Are Staedtler Karat Aquarell good watercolor pencils?+

Yes. The Karat Aquarell is genuine artist-grade: good pigment load, clean water activation, and consistent quality across the color range. They're not the top of the market — Faber-Castell Albrecht Durer and Caran d'Ache Supracolor both edge ahead in certain areas — but for the price, they deliver results that justify the name. Hobbyists and semi-professional users will find them capable for most work.

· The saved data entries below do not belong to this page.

`src/rtl/seq_mac_pkg.sv`:
```
// Shared constants and types for the sequential-multiplier product collector.
package seq_mac_pkg;
   localparam int P         = 2;
   localparam int MAX_WIDTH = 16;

   typedef logic [4:0] cnt_t;
   typedef enum logic [1:0] {IDLE, COLLECT, HOLD} collect_state_e;
endpackage

```
`src/rtl/prod_collect.sv`:
```
// Assembles a 2w-bit product from P-bit chunks (LS chunk first), sign-extends
// it and hands it out through a one-entry valid/ready output slot.
module prod_collect #(
   parameter int P         = seq_mac_pkg::P,
   parameter int MAX_WIDTH = seq_mac_pkg::MAX_WIDTH
) (
   input  logic                   clk_i,
   input  logic                   rst_i,
   input  logic                   start_i,
   input  logic [4:0]             width_i,
   input  logic                   chunk_valid_i,
   input  logic [P-1:0]           chunk_i,
   output logic                   busy_o,
   output logic [2*MAX_WIDTH-1:0] result_o,
   output logic                   result_valid_o,
   input  logic                   result_ready_i,
   output logic                   err_o
);
   import seq_mac_pkg::*;

   localparam int RW = 2 * MAX_WIDTH;

   collect_state_e r_state, w_state_nxt;
   cnt_t           r_cnt, w_cnt_nxt;
   logic [4:0]     r_w, w_w_nxt, w_w_latch;
   logic [RW-1:0]  r_asm, w_asm_nxt, w_asm_chunk, w_ext, r_result;
   logic           r_valid, r_err, w_err_nxt;
   logic           w_width_ok, w_last, w_slot_free, w_load, w_sign;

   assign w_width_ok  = (width_i != 5'd0) && !width_i[0] && (width_i <= 5'(MAX_WIDTH));
   assign w_w_latch   = w_width_ok ? width_i : 5'(MAX_WIDTH);
   assign w_last      = (r_cnt == r_w - 5'd1);
   assign w_slot_free = !r_valid || result_ready_i;

   // Assembly with the current chunk merged in, and its sign-extended view.
   // In HOLD no chunk is merged, so the extension sees the held product.
   always_comb begin
      // NOTE: every always_comb output gets a default first so no path can infer a latch.
      w_asm_chunk = r_asm;
      if (r_state == COLLECT && chunk_valid_i) begin
         for (int i = 0; i < RW / P; i++) begin
            if (r_cnt == cnt_t'(i)) w_asm_chunk[i*P +: P] = chunk_i;
         end
      end
      w_sign = 1'b0;
      for (int i = 0; i < RW; i++) begin
         if (i == 2 * int'(r_w) - 1) w_sign = w_asm_chunk[i];
      end
      for (int i = 0; i < RW; i++) begin
         w_ext[i] = (i < 2 * int'(r_w)) ? w_asm_chunk[i] : w_sign;
      end
   end

   always_comb begin
      w_state_nxt = r_state;
      w_cnt_nxt   = r_cnt;
      w_w_nxt     = r_w;
      w_asm_nxt   = r_asm;
      w_err_nxt   = r_err;
      w_load      = 1'b0;
      unique case (r_state)
         IDLE: begin
            if (start_i) begin
               w_asm_nxt   = '0;
               w_cnt_nxt   = '0;
               w_w_nxt     = w_w_latch;
               w_state_nxt = COLLECT;
               if (!w_width_ok) w_err_nxt = 1'b1;
            end
            if (chunk_valid_i) w_err_nxt = 1'b1;
         end
         COLLECT: begin
            if (start_i) begin
               w_asm_nxt   = '0;
               w_cnt_nxt   = '0;
               w_w_nxt     = w_w_latch;
               w_err_nxt   = 1'b1;
            end else if (chunk_valid_i) begin
               w_asm_nxt = w_asm_chunk;
               if (w_last) begin
                  w_cnt_nxt = '0;
                  if (w_slot_free) begin
                     w_load      = 1'b1;
                     w_state_nxt = IDLE;
                  end else begin
                     w_state_nxt = HOLD;
                  end
               end else begin
                  w_cnt_nxt = r_cnt + 5'd1;
               end
            end
         end
         HOLD: begin
            if (start_i || chunk_valid_i) w_err_nxt = 1'b1;
            // The slot is full on entry, so ready means handshake plus reload.
            if (result_ready_i) begin
               w_load      = 1'b1;
               w_state_nxt = IDLE;
            end
         end
         default: w_state_nxt = IDLE;
      endcase
   end

   always_ff @(posedge clk_i) begin
      // NOTE: state is updated with non-blocking assignments so every register samples pre-edge values.
      if (rst_i) begin
         r_state  <= IDLE;
         r_cnt    <= '0;
         r_w      <= '0;
         r_asm    <= '0;
         r_result <= '0;
         r_valid  <= 1'b0;
         r_err    <= 1'b0;
      end else begin
         r_state <= w_state_nxt;
         r_cnt   <= w_cnt_nxt;
         r_w     <= w_w_nxt;
         r_asm   <= w_asm_nxt;
         r_err   <= w_err_nxt;
         if (w_load) begin
            r_result <= w_ext;
            r_valid  <= 1'b1;
         end else if (r_valid && result_ready_i) begin
            r_valid  <= 1'b0;
         end
      end
   end

   assign busy_o         = (r_state != IDLE);
   assign result_o       = r_result;
   assign result_valid_o = r_valid;
   assign err_o          = r_err;
endmodule

```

How do Staedtler watercolor pencils compare to Faber-Castell?+

Faber-Castell Albrecht Durer is the stronger product, particularly for pigment richness and lightfastness. The color range is wider and more consistent, and the leads perform better on fine detail work. That said, Staedtler Karat Aquarell is typically 20 to 30 percent cheaper, and for most everyday watercolor pencil work the quality gap is smaller than the price gap. If budget matters, Staedtler is a sensible choice. If you need professional-grade permanence and pigment depth, Faber-Castell is worth the extra cost.

What's the best Staedtler watercolor pencil set to start with?+

The 36-color set is the best starting point for most people. It covers all the primary mixing relationships and most secondary hues without the cost or storage commitment of the 60-color version. If budget is tight, the 24-count works but you'll notice some gaps in warm/cool hue variations. The 12-count is really only practical for travel.

Are Staedtler watercolor pencils suitable for professional use?+

For most professional work, yes. The lightfastness ratings on most Karat Aquarell colors are III or IV, which is acceptable for fine art that will be displayed or sold. A handful of colors, particularly some purples, drop to a II rating — worth checking before using them in client work. For botanical illustration or scientific work where permanence is critical, Faber-Castell or Caran d'Ache are safer. For editorial illustration, print work, or personal commissions, Staedtler is a reasonable professional option.